**Description of the task**. Lines with the word "that" in them must be copied from the records below.

**Stored data entries**.

────────────────

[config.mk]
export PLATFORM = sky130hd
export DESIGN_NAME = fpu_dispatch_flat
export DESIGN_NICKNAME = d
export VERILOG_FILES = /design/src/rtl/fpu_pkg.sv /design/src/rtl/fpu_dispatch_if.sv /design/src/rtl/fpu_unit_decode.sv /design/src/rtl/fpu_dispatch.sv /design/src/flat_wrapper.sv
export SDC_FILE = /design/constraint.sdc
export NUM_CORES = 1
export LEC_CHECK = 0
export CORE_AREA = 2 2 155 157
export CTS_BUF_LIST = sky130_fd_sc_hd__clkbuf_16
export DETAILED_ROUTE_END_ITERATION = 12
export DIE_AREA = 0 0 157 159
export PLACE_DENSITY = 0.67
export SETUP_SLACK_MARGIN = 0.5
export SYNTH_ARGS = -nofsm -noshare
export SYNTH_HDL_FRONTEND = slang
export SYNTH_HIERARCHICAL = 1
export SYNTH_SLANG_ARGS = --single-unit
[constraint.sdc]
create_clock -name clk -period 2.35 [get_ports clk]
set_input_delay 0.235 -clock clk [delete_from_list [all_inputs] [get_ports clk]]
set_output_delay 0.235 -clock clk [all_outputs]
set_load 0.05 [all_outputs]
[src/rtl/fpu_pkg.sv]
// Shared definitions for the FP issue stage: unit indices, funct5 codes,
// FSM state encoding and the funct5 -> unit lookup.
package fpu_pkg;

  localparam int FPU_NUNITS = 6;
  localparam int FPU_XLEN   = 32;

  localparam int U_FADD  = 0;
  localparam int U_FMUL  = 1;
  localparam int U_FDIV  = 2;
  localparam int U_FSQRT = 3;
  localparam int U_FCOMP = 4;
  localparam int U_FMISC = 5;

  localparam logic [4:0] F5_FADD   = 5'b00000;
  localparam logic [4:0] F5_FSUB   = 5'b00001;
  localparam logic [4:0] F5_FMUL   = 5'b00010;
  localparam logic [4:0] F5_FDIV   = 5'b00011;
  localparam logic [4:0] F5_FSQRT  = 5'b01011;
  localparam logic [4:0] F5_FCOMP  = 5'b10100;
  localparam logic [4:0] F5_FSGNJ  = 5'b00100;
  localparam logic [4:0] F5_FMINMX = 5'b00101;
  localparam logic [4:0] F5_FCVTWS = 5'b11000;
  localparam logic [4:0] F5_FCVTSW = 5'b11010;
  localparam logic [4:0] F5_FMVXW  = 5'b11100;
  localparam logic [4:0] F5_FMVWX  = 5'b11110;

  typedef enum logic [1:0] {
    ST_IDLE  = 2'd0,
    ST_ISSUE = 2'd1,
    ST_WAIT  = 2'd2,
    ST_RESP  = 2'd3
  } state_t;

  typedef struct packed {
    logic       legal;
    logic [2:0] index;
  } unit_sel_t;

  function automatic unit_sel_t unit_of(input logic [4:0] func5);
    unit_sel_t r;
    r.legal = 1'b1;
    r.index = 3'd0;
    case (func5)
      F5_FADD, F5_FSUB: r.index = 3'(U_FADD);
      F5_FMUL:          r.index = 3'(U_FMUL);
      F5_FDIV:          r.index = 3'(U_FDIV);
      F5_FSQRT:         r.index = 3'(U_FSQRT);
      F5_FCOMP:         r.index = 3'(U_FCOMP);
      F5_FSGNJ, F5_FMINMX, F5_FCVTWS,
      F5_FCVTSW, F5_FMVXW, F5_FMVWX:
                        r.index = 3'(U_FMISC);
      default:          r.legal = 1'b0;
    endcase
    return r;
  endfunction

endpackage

────────────────

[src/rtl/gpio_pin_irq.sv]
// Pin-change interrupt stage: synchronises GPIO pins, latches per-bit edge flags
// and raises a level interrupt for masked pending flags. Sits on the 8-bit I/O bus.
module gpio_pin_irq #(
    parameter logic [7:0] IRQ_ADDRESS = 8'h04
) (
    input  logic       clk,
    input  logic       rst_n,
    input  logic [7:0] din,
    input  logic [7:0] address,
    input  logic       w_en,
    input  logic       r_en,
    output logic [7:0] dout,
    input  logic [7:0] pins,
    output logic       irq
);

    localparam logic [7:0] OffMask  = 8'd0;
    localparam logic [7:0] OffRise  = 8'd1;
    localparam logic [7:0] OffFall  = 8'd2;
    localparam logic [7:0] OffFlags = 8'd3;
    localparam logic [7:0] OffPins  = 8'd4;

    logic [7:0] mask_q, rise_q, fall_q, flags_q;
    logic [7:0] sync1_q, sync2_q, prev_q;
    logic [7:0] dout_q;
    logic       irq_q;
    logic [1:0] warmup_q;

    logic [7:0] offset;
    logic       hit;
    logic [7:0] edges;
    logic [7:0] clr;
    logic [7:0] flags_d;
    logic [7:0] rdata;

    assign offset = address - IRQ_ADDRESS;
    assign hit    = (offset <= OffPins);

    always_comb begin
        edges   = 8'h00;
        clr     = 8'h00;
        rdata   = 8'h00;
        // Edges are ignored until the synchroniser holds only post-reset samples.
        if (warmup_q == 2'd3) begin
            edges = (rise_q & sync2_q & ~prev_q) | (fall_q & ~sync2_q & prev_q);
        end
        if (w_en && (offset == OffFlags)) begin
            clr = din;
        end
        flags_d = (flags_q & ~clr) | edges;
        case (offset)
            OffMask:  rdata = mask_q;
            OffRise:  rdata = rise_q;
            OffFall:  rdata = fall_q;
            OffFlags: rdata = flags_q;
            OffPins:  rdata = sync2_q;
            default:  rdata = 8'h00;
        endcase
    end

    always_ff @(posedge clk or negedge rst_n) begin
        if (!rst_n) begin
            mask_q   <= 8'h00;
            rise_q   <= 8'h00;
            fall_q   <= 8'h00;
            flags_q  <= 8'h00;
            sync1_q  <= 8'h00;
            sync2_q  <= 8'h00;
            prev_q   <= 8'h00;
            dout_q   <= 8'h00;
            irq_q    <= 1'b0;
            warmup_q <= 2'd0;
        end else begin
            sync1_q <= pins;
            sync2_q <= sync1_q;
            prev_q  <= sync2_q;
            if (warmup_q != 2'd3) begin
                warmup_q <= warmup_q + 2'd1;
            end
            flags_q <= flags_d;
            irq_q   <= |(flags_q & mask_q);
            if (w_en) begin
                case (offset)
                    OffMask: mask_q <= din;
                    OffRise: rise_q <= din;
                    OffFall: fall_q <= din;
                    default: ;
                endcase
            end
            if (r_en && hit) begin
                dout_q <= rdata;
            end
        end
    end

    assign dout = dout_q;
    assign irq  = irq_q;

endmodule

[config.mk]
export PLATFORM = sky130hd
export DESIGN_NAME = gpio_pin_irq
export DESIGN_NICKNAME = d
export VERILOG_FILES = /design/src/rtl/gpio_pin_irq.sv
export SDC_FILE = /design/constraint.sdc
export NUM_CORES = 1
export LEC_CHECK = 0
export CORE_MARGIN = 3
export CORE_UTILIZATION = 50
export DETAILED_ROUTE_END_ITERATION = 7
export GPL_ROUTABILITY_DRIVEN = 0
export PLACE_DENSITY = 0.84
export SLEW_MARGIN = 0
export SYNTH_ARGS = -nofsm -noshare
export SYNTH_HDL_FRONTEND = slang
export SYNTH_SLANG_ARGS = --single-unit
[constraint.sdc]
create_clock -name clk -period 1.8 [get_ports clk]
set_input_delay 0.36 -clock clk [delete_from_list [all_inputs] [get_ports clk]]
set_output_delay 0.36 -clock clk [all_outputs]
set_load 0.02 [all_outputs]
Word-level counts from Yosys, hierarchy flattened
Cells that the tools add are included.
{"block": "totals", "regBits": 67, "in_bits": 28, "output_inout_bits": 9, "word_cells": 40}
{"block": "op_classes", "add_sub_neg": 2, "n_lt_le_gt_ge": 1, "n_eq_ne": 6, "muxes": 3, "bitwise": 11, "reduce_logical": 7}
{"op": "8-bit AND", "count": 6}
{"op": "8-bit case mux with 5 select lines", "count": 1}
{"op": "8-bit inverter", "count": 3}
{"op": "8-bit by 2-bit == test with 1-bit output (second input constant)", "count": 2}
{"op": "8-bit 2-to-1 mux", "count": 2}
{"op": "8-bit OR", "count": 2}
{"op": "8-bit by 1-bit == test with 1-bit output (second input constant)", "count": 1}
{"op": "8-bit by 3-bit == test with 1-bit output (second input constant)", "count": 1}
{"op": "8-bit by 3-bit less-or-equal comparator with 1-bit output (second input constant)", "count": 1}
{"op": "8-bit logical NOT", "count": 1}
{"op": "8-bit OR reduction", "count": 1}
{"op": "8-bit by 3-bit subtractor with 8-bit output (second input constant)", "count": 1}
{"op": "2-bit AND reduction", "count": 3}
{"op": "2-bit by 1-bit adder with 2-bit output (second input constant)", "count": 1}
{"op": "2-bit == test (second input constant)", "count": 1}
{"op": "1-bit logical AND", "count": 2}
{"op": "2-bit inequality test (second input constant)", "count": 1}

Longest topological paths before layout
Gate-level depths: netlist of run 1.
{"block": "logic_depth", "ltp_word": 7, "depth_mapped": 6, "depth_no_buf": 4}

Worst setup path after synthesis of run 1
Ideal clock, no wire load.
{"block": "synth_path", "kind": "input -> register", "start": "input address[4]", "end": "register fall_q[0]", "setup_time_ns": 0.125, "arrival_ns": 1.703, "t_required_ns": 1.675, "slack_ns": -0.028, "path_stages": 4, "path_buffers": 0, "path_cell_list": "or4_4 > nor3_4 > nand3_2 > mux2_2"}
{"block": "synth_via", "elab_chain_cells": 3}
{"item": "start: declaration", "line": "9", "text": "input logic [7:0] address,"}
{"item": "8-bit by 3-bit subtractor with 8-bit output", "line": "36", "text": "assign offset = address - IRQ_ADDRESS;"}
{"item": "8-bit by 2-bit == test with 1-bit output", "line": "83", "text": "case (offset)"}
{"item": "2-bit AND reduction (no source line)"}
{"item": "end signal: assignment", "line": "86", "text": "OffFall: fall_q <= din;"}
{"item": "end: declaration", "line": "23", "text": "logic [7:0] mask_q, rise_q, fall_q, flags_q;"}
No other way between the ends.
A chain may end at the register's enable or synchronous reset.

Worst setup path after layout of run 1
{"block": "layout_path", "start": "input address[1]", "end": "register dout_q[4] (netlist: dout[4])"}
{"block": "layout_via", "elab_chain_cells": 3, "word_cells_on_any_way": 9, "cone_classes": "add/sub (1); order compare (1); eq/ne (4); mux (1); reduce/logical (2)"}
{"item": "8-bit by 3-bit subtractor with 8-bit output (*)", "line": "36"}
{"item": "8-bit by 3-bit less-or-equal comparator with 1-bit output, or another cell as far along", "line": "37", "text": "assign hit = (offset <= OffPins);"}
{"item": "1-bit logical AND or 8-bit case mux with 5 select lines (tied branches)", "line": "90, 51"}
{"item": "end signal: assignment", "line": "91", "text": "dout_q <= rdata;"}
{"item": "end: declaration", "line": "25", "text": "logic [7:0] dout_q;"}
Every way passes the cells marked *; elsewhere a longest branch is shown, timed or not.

────────────────

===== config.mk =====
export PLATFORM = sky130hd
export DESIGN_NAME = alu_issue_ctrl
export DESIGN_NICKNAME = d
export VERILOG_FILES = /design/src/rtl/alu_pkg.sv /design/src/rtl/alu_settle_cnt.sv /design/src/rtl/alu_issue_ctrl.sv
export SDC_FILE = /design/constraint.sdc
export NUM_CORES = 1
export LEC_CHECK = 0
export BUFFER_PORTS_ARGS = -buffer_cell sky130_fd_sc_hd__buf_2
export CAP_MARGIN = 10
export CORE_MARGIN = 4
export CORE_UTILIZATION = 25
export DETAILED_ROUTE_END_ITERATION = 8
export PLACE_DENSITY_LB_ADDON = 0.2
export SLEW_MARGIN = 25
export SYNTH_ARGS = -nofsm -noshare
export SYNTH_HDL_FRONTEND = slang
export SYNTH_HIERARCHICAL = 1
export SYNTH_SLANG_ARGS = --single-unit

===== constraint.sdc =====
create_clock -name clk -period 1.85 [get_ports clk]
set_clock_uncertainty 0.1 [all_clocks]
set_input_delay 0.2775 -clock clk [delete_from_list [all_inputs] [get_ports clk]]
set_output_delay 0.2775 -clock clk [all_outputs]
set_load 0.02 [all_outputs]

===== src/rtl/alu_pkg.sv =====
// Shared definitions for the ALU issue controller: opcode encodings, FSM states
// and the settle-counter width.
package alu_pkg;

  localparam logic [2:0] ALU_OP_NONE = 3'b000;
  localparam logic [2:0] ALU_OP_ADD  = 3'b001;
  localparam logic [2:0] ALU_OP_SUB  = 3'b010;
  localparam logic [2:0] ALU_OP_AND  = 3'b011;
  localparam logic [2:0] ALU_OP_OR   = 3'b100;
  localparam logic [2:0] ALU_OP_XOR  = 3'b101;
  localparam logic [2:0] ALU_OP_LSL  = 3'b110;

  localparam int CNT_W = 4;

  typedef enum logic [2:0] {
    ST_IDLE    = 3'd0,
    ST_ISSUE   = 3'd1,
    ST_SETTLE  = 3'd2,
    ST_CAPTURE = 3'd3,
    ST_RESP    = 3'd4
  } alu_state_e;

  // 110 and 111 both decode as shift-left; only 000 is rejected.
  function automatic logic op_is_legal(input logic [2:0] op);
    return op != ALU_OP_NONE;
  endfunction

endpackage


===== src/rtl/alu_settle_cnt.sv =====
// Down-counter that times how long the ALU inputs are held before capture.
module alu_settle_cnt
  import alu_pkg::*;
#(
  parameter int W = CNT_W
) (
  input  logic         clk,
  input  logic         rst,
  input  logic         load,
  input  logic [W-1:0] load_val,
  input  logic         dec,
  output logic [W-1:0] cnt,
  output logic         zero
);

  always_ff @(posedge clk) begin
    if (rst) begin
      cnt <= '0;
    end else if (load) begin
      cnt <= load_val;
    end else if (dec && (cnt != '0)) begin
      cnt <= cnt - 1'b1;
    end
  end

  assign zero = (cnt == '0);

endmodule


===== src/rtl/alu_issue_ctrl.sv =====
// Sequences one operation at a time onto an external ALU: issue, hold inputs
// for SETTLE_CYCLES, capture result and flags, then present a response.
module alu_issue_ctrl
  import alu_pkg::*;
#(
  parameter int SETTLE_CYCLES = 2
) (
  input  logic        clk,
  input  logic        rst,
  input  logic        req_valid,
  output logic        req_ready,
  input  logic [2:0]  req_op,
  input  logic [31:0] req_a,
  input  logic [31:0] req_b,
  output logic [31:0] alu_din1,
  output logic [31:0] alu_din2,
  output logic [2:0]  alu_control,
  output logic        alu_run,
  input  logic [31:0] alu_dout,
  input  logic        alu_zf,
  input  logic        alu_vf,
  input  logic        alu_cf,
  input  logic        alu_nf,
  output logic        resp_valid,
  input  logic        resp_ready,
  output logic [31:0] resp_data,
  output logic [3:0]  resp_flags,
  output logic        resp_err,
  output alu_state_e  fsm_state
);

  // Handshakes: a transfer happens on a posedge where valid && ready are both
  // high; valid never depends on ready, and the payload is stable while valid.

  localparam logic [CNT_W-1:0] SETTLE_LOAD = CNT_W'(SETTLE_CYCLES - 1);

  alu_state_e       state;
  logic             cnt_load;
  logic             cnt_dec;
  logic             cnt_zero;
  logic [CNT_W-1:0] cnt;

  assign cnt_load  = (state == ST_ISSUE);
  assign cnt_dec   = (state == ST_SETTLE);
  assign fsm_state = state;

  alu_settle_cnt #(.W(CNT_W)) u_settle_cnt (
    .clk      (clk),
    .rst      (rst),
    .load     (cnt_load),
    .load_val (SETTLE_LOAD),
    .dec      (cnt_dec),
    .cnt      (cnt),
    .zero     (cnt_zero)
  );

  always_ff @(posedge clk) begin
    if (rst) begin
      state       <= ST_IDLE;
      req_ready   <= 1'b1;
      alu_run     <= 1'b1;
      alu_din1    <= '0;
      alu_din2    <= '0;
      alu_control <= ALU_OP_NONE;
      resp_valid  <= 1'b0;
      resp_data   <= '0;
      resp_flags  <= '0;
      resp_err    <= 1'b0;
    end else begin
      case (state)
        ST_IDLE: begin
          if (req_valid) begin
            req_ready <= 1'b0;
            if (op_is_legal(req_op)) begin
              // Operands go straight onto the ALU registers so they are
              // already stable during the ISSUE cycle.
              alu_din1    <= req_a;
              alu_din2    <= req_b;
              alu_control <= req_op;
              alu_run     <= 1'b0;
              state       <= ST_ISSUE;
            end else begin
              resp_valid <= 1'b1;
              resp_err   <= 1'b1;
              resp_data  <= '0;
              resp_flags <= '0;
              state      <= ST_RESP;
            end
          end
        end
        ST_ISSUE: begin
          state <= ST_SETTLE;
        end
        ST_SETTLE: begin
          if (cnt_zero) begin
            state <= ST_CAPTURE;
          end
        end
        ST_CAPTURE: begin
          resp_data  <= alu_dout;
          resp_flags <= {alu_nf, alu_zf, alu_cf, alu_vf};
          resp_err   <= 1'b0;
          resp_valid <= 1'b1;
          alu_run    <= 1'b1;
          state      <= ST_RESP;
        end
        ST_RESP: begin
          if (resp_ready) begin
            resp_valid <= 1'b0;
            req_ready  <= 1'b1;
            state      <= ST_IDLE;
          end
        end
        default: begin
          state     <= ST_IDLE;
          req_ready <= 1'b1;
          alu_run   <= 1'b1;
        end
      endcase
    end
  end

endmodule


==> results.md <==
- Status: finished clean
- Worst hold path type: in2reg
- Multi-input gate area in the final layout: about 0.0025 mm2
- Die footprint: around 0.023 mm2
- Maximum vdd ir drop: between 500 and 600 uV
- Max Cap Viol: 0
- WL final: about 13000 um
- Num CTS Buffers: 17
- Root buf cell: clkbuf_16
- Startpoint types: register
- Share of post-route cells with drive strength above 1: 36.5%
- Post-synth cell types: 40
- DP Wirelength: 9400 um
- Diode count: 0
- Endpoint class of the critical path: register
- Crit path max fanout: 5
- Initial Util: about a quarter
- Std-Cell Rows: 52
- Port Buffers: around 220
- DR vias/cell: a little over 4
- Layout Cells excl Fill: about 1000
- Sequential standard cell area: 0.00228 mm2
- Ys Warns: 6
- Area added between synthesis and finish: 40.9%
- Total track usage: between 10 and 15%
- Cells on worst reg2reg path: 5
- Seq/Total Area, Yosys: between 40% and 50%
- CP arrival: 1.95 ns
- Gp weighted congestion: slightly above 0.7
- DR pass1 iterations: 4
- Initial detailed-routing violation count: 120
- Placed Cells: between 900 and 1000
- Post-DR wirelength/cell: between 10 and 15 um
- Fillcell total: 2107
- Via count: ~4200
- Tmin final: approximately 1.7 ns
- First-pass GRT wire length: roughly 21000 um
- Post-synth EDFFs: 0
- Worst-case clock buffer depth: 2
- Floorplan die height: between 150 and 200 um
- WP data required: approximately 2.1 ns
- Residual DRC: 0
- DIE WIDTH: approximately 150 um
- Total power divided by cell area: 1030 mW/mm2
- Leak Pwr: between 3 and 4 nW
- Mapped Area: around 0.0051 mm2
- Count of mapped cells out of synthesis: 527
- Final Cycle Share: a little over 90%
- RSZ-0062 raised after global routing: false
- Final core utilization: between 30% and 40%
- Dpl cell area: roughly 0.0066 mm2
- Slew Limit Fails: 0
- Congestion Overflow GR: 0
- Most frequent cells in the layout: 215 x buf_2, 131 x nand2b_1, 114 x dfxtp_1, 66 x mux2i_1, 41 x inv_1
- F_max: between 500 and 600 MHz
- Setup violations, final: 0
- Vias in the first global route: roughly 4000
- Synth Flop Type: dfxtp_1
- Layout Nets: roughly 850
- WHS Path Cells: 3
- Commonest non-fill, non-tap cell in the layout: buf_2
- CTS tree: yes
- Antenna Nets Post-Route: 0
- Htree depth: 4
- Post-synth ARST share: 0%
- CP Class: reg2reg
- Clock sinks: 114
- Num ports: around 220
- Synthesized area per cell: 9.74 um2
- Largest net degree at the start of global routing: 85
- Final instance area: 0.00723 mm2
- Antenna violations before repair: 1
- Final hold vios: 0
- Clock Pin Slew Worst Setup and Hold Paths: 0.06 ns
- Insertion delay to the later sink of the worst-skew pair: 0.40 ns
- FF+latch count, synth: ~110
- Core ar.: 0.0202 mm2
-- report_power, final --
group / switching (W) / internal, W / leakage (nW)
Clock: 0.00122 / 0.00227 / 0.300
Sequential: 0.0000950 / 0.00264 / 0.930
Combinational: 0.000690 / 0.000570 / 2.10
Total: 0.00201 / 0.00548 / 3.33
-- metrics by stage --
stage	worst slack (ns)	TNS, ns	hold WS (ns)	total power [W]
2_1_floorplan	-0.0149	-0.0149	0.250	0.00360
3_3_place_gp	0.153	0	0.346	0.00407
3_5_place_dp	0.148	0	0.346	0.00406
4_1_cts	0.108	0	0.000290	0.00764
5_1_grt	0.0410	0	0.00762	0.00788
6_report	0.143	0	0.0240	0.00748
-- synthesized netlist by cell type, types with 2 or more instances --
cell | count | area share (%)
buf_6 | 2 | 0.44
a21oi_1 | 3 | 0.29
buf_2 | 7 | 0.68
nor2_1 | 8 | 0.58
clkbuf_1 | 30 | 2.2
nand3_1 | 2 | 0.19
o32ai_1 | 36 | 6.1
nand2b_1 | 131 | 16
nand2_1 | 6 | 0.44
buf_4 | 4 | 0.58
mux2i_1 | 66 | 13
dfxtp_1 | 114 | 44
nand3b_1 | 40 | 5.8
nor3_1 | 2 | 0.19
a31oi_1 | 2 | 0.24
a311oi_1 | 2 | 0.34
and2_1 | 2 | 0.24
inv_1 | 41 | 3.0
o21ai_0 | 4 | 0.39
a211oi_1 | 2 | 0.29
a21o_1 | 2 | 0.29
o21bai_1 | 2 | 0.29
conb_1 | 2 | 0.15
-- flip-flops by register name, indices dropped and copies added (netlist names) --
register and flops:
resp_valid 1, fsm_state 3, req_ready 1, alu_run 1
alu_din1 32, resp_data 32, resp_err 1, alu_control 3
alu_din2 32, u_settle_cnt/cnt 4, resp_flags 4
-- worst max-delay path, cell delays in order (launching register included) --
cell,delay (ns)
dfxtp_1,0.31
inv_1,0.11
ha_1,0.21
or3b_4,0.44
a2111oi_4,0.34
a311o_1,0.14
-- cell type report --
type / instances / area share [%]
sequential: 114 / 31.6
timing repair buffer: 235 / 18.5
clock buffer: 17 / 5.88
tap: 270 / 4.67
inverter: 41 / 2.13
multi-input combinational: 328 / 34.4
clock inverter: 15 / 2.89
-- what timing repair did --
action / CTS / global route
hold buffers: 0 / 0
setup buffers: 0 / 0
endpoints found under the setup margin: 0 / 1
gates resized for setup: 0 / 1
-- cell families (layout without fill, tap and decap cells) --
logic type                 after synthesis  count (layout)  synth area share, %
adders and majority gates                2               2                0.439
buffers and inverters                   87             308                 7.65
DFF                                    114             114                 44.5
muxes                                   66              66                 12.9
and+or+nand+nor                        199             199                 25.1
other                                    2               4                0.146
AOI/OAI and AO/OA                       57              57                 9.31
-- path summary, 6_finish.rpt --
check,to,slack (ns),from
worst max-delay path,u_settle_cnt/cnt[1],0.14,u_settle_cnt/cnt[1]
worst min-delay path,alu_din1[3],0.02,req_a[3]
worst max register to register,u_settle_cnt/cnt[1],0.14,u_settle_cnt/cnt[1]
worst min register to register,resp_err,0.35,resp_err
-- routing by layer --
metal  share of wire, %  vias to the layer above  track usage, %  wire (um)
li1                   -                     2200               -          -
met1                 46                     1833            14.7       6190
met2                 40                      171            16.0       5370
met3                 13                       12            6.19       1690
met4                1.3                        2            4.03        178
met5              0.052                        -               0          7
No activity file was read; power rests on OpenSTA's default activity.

────────────────

**Expected answer**.
Cells that the tools add are included.
// Down-counter that times how long the ALU inputs are held before capture.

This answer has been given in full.